• What to work on
Nothing in the listing may be skipped; transcribe all of it as written.

• Data listing
## config.mk

```make
export PLATFORM = sky130hd
export DESIGN_NAME = simple_dma
export DESIGN_NICKNAME = d
export VERILOG_FILES = /design/src/common/mst_pkg.sv /design/src/common/dma_pkg.sv /design/src/common/mst_cmd_if.sv /design/src/hw/simple_dma.sv /design/src/mst/mst_cmd_fsm.sv /design/src/dma/dma_xfer_counter.sv /design/src/dma/dma_sequencer.sv /design/src/hw/data_fifo.sv /design/src/hw/dma_regs.sv
export VERILOG_INCLUDE_DIRS = /design/src /design/src/common
export SDC_FILE = /design/constraint.sdc
export NUM_CORES = 1
export LEC_CHECK = 0
export ABC_AREA = 1
export BUFFER_PORTS_ARGS = -buffer_cell sky130_fd_sc_hd__buf_2
export CORE_UTILIZATION = 41
export DETAILED_ROUTE_END_ITERATION = 10
export GPL_TIMING_DRIVEN = 0
export HOLD_SLACK_MARGIN = 0.03
export PLACE_DENSITY = 0.61
export SKIP_CTS_REPAIR_TIMING = 1
export SLEW_MARGIN = 15
export SYNTH_ARGS = -nofsm -noshare
export SYNTH_HDL_FRONTEND = slang
export SYNTH_SLANG_ARGS = --single-unit
```

## constraint.sdc

```tcl
create_clock -name Bus2IP_Clk -period 2.5 [get_ports Bus2IP_Clk]
set_input_delay 0.25 -clock Bus2IP_Clk [delete_from_list [all_inputs] [get_ports Bus2IP_Clk]]
set_output_delay 0.25 -clock Bus2IP_Clk [all_outputs]
set_load 0.02 [all_outputs]
```
[src/verilog/commit_unit.sv]
`timescale 1ns/100ps

module commit_unit (
  input  logic                         clk_in,
  input  logic                         rst_in,
  input  logic                         commit_valid,
  input  logic                         store_valid,
  input  logic [cpu_pkg::reg_ix_w-1:0] head_rd,
  input  logic [cpu_pkg::xlen-1:0]     head_value,
  input  logic [cpu_pkg::xlen-1:0]     head_addr,
  output logic                         store_done,
  output logic                         retire_valid,
  output logic [cpu_pkg::reg_ix_w-1:0] retire_rd,
  output logic [cpu_pkg::xlen-1:0]     retire_value,
  input  logic [cpu_pkg::reg_ix_w-1:0] rf_rd_addr,
  output logic [cpu_pkg::xlen-1:0]     rf_rd_data,
  output logic                         wb_cyc,
  output logic                         wb_stb,
  output logic                         wb_we,
  output logic [wb_pkg::wb_addr_w-1:0] wb_adr,
  output logic [wb_pkg::wb_data_w-1:0] wb_dat_o,
  input  logic                         wb_ack
);
  import cpu_pkg::*;
  import wb_pkg::*;

  // architectural registers
  logic [xlen-1:0] rf [reg_count];

  wb_state_t wb_state;

  // async read for inspection
  assign rf_rd_data = rf[rf_rd_addr];

  // only writes go out on this port
  assign wb_we = 1'b1;

  // ack ends the store and frees the rob head
  assign store_done = (wb_state == wb_busy) && wb_ack;

  always_ff @(posedge clk_in) begin
    if (rst_in) begin
      for (int i = 0; i < reg_count; i++) begin
        rf[i] <= '0;
      end
      retire_valid <= 1'b0;
    end else begin
      retire_valid <= commit_valid;
      if (commit_valid) begin
        rf[head_rd] <= head_value;
      end
    end
  end

  // retire report for the cycle after the write
  always_ff @(posedge clk_in) begin
    if (commit_valid) begin
      retire_rd <= head_rd;
      retire_value <= head_value;
    end
  end

  // classic single write per store
  always_ff @(posedge clk_in) begin
    if (rst_in) begin
      wb_state <= wb_idle;
      wb_cyc <= 1'b0;
      wb_stb <= 1'b0;
    end else begin
      case (wb_state)
        wb_idle: begin
          if (store_valid) begin
            wb_cyc <= 1'b1;
            wb_stb <= 1'b1;
            wb_state <= wb_busy;
          end
        end
        wb_busy: begin
          // hold cyc and stb until the slave acks
          if (wb_ack) begin
            wb_cyc <= 1'b0;
            wb_stb <= 1'b0;
            wb_state <= wb_idle;
          end
        end
        default: begin
          wb_cyc <= 1'b0;
          wb_stb <= 1'b0;
          wb_state <= wb_idle;
        end
      endcase
    end
  end

  // address and data frozen for the whole cycle
  always_ff @(posedge clk_in) begin
    if ((wb_state == wb_idle) && store_valid) begin
      wb_adr <= head_addr;
      wb_dat_o <= head_value;
    end
  end

endmodule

• Your solution
## config.mk

```make
export PLATFORM = sky130hd
export DESIGN_NAME = simple_dma
export DESIGN_NICKNAME = d
export VERILOG_FILES = /design/src/common/mst_pkg.sv /design/src/common/dma_pkg.sv /design/src/common/mst_cmd_if.sv /design/src/hw/simple_dma.sv /design/src/mst/mst_cmd_fsm.sv /design/src/dma/dma_xfer_counter.sv /design/src/dma/dma_sequencer.sv /design/src/hw/data_fifo.sv /design/src/hw/dma_regs.sv
export VERILOG_INCLUDE_DIRS = /design/src /design/src/common
export SDC_FILE = /design/constraint.sdc
export NUM_CORES = 1
export LEC_CHECK = 0
export ABC_AREA = 1
export BUFFER_PORTS_ARGS = -buffer_cell sky130_fd_sc_hd__buf_2
export CORE_UTILIZATION = 41
export DETAILED_ROUTE_END_ITERATION = 10
export GPL_TIMING_DRIVEN = 0
export HOLD_SLACK_MARGIN = 0.03
export PLACE_DENSITY = 0.61
export SKIP_CTS_REPAIR_TIMING = 1
export SLEW_MARGIN = 15
export SYNTH_ARGS = -nofsm -noshare
export SYNTH_HDL_FRONTEND = slang
export SYNTH_SLANG_ARGS = --single-unit
```

## constraint.sdc

```tcl
create_clock -name Bus2IP_Clk -period 2.5 [get_ports Bus2IP_Clk]
set_input_delay 0.25 -clock Bus2IP_Clk [delete_from_list [all_inputs] [get_ports Bus2IP_Clk]]
set_output_delay 0.25 -clock Bus2IP_Clk [all_outputs]
set_load 0.02 [all_outputs]
```
[src/verilog/commit_unit.sv]
`timescale 1ns/100ps

module commit_unit (
  input  logic                         clk_in,
  input  logic                         rst_in,
  input  logic                         commit_valid,
  input  logic                         store_valid,
  input  logic [cpu_pkg::reg_ix_w-1:0] head_rd,
  input  logic [cpu_pkg::xlen-1:0]     head_value,
  input  logic [cpu_pkg::xlen-1:0]     head_addr,
  output logic                         store_done,
  output logic                         retire_valid,
  output logic [cpu_pkg::reg_ix_w-1:0] retire_rd,
  output logic [cpu_pkg::xlen-1:0]     retire_value,
  input  logic [cpu_pkg::reg_ix_w-1:0] rf_rd_addr,
  output logic [cpu_pkg::xlen-1:0]     rf_rd_data,
  output logic                         wb_cyc,
  output logic                         wb_stb,
  output logic                         wb_we,
  output logic [wb_pkg::wb_addr_w-1:0] wb_adr,
  output logic [wb_pkg::wb_data_w-1:0] wb_dat_o,
  input  logic                         wb_ack
);
  import cpu_pkg::*;
  import wb_pkg::*;

  // architectural registers
  logic [xlen-1:0] rf [reg_count];

  wb_state_t wb_state;

  // async read for inspection
  assign rf_rd_data = rf[rf_rd_addr];

  // only writes go out on this port
  assign wb_we = 1'b1;

  // ack ends the store and frees the rob head
  assign store_done = (wb_state == wb_busy) && wb_ack;

  always_ff @(posedge clk_in) begin
    if (rst_in) begin
      for (int i = 0; i < reg_count; i++) begin
        rf[i] <= '0;
      end
      retire_valid <= 1'b0;
    end else begin
      retire_valid <= commit_valid;
      if (commit_valid) begin
        rf[head_rd] <= head_value;
      end
    end
  end

  // retire report for the cycle after the write
  always_ff @(posedge clk_in) begin
    if (commit_valid) begin
      retire_rd <= head_rd;
      retire_value <= head_value;
    end
  end

  // classic single write per store
  always_ff @(posedge clk_in) begin
    if (rst_in) begin
      wb_state <= wb_idle;
      wb_cyc <= 1'b0;
      wb_stb <= 1'b0;
    end else begin
      case (wb_state)
        wb_idle: begin
          if (store_valid) begin
            wb_cyc <= 1'b1;
            wb_stb <= 1'b1;
            wb_state <= wb_busy;
          end
        end
        wb_busy: begin
          // hold cyc and stb until the slave acks
          if (wb_ack) begin
            wb_cyc <= 1'b0;
            wb_stb <= 1'b0;
            wb_state <= wb_idle;
          end
        end
        default: begin
          wb_cyc <= 1'b0;
          wb_stb <= 1'b0;
          wb_state <= wb_idle;
        end
      endcase
    end
  end

  // address and data frozen for the whole cycle
  always_ff @(posedge clk_in) begin
    if ((wb_state == wb_idle) && store_valid) begin
      wb_adr <= head_addr;
      wb_dat_o <= head_value;
    end
  end

endmodule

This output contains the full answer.